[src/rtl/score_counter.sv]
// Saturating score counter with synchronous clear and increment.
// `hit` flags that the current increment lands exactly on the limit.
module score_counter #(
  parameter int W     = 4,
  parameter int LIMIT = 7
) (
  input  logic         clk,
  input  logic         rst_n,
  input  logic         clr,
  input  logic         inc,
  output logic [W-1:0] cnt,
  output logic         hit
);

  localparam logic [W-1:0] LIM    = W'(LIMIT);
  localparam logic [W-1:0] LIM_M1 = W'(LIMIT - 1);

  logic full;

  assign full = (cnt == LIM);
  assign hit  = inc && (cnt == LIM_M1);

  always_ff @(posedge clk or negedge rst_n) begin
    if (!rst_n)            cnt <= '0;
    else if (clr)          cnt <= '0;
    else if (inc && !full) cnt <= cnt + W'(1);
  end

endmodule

_ _ _ _

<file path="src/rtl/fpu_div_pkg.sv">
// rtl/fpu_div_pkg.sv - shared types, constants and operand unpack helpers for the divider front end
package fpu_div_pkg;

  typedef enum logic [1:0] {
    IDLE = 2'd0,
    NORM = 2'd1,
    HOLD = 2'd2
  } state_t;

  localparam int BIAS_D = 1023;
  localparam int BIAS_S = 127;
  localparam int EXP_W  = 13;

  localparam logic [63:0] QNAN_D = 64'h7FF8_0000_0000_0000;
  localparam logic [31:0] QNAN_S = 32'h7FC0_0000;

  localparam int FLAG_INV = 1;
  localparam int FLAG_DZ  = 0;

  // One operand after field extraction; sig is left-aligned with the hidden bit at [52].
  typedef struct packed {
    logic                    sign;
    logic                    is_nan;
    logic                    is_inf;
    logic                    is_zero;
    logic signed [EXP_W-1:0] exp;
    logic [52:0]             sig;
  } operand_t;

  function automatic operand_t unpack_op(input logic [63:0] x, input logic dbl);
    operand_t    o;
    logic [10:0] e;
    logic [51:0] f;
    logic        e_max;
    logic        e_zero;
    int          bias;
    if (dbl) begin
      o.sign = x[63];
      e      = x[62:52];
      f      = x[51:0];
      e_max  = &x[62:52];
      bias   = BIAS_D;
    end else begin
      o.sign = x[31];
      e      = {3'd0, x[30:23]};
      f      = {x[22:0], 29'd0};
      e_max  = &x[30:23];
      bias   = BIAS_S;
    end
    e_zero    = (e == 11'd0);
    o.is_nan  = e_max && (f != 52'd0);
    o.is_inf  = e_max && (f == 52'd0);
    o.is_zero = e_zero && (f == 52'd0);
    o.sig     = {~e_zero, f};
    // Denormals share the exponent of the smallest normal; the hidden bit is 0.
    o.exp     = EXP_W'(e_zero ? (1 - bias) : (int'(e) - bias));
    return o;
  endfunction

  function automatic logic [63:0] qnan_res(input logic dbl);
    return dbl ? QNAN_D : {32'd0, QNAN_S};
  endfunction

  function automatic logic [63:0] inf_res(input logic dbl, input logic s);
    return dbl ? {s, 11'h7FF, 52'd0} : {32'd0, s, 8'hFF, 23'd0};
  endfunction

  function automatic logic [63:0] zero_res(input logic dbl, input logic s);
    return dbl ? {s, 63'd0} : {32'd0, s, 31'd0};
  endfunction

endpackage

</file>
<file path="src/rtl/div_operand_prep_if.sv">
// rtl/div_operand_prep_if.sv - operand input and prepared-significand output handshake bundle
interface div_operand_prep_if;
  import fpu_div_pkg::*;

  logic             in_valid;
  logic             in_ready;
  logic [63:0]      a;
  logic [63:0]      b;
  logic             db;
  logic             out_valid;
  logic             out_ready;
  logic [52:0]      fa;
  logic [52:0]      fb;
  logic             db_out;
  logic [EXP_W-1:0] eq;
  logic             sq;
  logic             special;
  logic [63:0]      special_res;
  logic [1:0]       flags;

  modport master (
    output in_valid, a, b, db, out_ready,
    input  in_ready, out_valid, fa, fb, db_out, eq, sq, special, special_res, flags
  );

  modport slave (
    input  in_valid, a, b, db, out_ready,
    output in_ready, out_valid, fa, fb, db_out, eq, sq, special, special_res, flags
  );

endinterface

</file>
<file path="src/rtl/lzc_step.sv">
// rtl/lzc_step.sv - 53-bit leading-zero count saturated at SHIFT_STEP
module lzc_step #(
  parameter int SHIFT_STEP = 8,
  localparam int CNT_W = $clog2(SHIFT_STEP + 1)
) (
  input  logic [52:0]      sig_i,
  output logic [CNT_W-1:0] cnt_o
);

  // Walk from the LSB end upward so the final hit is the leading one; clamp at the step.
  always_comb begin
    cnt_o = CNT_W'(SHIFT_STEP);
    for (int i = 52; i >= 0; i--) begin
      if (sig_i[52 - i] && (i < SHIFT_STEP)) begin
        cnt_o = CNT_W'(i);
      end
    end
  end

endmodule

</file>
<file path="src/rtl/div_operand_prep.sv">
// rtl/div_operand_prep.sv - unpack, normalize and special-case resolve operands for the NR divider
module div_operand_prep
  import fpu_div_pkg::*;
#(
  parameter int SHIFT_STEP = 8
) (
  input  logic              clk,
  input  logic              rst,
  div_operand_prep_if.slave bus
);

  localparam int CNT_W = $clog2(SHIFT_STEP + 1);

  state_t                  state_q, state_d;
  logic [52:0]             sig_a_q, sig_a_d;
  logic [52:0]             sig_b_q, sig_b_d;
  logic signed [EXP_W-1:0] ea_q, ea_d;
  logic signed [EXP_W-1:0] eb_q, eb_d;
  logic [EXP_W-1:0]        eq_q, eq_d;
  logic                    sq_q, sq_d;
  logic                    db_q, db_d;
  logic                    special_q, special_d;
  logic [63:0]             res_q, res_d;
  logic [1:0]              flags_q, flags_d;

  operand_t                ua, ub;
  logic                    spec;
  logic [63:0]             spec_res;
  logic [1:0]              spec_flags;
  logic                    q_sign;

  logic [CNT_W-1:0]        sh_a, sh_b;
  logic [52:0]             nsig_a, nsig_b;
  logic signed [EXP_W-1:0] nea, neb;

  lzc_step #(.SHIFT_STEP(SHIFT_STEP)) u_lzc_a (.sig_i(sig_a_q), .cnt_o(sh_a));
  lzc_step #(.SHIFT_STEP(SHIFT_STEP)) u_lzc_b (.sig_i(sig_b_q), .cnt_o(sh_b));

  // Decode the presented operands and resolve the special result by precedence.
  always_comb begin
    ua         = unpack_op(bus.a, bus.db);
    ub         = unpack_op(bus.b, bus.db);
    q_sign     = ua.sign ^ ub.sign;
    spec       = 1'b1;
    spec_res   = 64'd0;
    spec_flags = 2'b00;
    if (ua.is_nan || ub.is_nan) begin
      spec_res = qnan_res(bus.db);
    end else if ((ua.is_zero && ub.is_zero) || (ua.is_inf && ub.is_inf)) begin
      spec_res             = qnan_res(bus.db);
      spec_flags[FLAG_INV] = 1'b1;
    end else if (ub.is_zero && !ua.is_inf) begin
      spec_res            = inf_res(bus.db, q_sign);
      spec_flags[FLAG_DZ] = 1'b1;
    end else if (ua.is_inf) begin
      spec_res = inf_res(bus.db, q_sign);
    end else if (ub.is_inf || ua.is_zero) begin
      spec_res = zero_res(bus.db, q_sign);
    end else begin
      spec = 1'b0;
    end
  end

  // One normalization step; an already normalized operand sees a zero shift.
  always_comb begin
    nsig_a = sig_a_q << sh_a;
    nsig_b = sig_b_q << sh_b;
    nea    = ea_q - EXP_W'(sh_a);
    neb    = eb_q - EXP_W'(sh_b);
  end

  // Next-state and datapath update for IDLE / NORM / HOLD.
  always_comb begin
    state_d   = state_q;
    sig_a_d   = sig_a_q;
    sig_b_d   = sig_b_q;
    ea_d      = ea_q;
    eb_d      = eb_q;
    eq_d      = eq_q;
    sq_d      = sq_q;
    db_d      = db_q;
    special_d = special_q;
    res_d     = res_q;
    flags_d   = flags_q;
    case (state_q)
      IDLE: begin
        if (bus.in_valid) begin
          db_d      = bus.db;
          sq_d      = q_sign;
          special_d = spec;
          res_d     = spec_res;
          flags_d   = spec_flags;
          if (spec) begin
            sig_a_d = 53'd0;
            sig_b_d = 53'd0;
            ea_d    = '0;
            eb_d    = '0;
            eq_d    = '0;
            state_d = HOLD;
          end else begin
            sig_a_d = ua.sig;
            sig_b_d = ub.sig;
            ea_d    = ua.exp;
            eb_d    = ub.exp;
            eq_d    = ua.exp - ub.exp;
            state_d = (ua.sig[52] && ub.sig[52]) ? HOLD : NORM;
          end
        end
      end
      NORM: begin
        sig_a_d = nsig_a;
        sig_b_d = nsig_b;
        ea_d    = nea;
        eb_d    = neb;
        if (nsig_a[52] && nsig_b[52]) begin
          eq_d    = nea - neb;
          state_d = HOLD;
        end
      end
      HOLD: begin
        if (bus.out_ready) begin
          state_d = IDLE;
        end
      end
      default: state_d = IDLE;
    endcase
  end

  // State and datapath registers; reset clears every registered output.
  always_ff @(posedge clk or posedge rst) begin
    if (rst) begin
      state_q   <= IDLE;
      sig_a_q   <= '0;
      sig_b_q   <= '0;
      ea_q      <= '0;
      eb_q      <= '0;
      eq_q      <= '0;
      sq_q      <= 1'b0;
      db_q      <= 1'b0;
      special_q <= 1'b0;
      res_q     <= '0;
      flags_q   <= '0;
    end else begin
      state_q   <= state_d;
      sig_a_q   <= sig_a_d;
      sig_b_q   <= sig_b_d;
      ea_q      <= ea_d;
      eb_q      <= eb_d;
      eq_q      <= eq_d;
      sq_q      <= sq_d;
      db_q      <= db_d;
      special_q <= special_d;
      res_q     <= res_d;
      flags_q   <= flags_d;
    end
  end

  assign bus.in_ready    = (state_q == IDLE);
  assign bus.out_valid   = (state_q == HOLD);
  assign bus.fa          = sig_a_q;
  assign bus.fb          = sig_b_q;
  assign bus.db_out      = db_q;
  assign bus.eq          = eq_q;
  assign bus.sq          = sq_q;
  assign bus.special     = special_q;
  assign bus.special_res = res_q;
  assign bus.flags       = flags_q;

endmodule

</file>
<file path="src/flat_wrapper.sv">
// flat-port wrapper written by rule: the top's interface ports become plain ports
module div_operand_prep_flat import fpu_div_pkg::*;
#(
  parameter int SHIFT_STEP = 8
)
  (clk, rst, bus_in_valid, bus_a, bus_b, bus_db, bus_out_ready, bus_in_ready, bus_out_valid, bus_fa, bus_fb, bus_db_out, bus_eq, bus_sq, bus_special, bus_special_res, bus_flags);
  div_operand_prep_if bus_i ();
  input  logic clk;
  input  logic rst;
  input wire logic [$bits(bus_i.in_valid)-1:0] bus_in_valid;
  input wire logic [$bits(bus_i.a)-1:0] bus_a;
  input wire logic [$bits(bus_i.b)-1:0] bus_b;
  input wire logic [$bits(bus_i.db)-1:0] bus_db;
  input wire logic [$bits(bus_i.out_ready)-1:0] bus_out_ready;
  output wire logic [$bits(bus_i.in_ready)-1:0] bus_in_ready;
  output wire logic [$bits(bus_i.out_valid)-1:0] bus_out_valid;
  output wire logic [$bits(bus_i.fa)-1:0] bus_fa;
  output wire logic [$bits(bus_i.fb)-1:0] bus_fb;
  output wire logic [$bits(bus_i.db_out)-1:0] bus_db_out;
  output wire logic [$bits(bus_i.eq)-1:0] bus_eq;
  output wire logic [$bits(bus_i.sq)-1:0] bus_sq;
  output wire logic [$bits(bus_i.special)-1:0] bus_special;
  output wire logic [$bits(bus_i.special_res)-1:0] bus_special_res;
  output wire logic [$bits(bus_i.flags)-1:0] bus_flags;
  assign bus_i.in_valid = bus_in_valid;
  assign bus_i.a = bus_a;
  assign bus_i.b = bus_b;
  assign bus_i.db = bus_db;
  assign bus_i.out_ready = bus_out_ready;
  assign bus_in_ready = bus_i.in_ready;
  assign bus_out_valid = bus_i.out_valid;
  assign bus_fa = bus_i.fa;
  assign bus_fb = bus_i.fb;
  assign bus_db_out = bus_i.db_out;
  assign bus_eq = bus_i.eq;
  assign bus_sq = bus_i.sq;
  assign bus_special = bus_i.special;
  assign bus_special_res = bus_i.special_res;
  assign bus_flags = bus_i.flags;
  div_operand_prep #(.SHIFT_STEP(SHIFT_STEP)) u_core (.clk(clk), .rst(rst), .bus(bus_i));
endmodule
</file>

_ _ _ _

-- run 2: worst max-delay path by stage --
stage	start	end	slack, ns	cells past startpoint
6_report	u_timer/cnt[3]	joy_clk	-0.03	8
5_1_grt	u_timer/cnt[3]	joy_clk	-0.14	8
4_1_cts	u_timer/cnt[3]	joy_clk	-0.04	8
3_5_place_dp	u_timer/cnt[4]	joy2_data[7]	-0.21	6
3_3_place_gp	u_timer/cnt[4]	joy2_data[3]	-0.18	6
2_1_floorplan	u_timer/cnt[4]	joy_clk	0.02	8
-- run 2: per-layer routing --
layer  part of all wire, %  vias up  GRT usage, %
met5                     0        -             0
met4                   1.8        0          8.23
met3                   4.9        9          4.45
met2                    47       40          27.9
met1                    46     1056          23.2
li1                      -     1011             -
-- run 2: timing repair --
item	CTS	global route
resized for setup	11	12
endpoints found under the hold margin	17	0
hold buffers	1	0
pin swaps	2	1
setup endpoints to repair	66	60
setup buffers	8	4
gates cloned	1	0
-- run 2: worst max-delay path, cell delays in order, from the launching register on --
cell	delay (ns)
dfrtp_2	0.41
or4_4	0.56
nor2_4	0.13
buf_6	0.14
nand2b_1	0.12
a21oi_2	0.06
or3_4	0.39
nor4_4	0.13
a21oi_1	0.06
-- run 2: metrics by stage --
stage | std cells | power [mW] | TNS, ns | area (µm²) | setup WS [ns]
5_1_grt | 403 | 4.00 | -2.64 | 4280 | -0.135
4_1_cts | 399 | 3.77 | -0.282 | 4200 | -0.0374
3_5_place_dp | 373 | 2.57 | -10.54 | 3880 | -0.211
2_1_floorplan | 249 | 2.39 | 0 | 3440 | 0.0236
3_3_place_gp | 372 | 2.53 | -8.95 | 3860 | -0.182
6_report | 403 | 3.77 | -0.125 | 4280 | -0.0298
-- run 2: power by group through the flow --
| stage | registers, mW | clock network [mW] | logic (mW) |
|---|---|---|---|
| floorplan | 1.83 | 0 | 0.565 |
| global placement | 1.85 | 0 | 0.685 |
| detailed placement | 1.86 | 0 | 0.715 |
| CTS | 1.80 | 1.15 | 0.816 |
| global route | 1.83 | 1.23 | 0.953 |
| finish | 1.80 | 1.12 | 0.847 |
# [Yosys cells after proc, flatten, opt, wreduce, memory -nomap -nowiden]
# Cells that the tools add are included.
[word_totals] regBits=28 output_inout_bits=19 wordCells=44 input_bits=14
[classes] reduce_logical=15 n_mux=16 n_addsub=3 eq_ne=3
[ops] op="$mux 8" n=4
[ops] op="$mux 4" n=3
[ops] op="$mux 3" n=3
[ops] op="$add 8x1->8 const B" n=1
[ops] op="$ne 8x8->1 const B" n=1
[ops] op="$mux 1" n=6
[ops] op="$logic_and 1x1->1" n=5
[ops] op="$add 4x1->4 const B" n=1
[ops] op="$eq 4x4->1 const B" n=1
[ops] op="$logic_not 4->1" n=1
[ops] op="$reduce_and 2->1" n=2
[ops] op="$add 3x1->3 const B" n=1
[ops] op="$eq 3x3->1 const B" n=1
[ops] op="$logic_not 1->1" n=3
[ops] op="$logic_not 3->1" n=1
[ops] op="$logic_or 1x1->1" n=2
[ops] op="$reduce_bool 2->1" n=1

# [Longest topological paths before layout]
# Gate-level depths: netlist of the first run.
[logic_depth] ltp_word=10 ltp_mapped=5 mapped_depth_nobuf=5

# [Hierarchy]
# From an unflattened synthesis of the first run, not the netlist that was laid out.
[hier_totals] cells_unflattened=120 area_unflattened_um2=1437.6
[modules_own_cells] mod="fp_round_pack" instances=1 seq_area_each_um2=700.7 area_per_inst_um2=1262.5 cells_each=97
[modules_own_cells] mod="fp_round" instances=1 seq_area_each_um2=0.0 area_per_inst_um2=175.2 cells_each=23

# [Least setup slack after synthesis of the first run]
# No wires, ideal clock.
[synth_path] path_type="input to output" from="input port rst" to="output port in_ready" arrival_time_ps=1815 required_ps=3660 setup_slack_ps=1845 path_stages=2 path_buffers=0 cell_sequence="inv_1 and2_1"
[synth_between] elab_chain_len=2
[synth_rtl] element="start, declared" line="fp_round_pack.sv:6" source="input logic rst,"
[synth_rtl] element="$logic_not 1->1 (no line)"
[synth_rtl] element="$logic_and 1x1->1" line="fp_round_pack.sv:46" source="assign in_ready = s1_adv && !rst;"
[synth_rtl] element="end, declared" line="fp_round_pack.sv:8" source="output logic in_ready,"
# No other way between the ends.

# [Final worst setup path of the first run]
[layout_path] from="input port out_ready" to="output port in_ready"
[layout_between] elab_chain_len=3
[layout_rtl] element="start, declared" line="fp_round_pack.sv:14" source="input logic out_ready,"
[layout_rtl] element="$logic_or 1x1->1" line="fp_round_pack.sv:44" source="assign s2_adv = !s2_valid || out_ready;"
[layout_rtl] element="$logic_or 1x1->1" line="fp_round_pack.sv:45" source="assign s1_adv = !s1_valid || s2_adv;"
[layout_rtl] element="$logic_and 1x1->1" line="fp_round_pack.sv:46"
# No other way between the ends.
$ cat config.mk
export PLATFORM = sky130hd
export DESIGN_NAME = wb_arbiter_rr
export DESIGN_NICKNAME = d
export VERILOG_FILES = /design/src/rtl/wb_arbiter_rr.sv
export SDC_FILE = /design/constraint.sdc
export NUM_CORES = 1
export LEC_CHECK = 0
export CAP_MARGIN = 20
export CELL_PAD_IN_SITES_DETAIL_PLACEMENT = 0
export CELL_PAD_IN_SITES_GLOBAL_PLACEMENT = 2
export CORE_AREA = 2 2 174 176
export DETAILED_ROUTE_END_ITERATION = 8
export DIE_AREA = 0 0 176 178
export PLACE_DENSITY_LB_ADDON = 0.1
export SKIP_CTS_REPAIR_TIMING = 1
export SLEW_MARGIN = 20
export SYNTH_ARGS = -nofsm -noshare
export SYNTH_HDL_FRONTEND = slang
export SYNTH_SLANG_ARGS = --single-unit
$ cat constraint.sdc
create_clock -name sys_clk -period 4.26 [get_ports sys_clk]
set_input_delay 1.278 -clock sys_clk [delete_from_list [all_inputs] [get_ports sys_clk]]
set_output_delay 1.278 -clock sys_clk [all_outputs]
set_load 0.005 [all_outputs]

_ _ _ _

Could you reproduce exactly the lines of the entries above, from the one with "-- run 2: worst max-delay path by" through the one with "# [Yosys cells", and nothing else?

* _Exercise solution_:
-- run 2: worst max-delay path by stage --
stage	start	end	slack, ns	cells past startpoint
6_report	u_timer/cnt[3]	joy_clk	-0.03	8
5_1_grt	u_timer/cnt[3]	joy_clk	-0.14	8
4_1_cts	u_timer/cnt[3]	joy_clk	-0.04	8
3_5_place_dp	u_timer/cnt[4]	joy2_data[7]	-0.21	6
3_3_place_gp	u_timer/cnt[4]	joy2_data[3]	-0.18	6
2_1_floorplan	u_timer/cnt[4]	joy_clk	0.02	8
-- run 2: per-layer routing --
layer  part of all wire, %  vias up  GRT usage, %
met5                     0        -             0
met4                   1.8        0          8.23
met3                   4.9        9          4.45
met2                    47       40          27.9
met1                    46     1056          23.2
li1                      -     1011             -
-- run 2: timing repair --
item	CTS	global route
resized for setup	11	12
endpoints found under the hold margin	17	0
hold buffers	1	0
pin swaps	2	1
setup endpoints to repair	66	60
setup buffers	8	4
gates cloned	1	0
-- run 2: worst max-delay path, cell delays in order, from the launching register on --
cell	delay (ns)
dfrtp_2	0.41
or4_4	0.56
nor2_4	0.13
buf_6	0.14
nand2b_1	0.12
a21oi_2	0.06
or3_4	0.39
nor4_4	0.13
a21oi_1	0.06
-- run 2: metrics by stage --
stage | std cells | power [mW] | TNS, ns | area (µm²) | setup WS [ns]
5_1_grt | 403 | 4.00 | -2.64 | 4280 | -0.135
4_1_cts | 399 | 3.77 | -0.282 | 4200 | -0.0374
3_5_place_dp | 373 | 2.57 | -10.54 | 3880 | -0.211
2_1_floorplan | 249 | 2.39 | 0 | 3440 | 0.0236
3_3_place_gp | 372 | 2.53 | -8.95 | 3860 | -0.182
6_report | 403 | 3.77 | -0.125 | 4280 | -0.0298
-- run 2: power by group through the flow --
| stage | registers, mW | clock network [mW] | logic (mW) |
|---|---|---|---|
| floorplan | 1.83 | 0 | 0.565 |
| global placement | 1.85 | 0 | 0.685 |
| detailed placement | 1.86 | 0 | 0.715 |
| CTS | 1.80 | 1.15 | 0.816 |
| global route | 1.83 | 1.23 | 0.953 |
| finish | 1.80 | 1.12 | 0.847 |
# [Yosys cells after proc, flatten, opt, wreduce, memory -nomap -nowiden]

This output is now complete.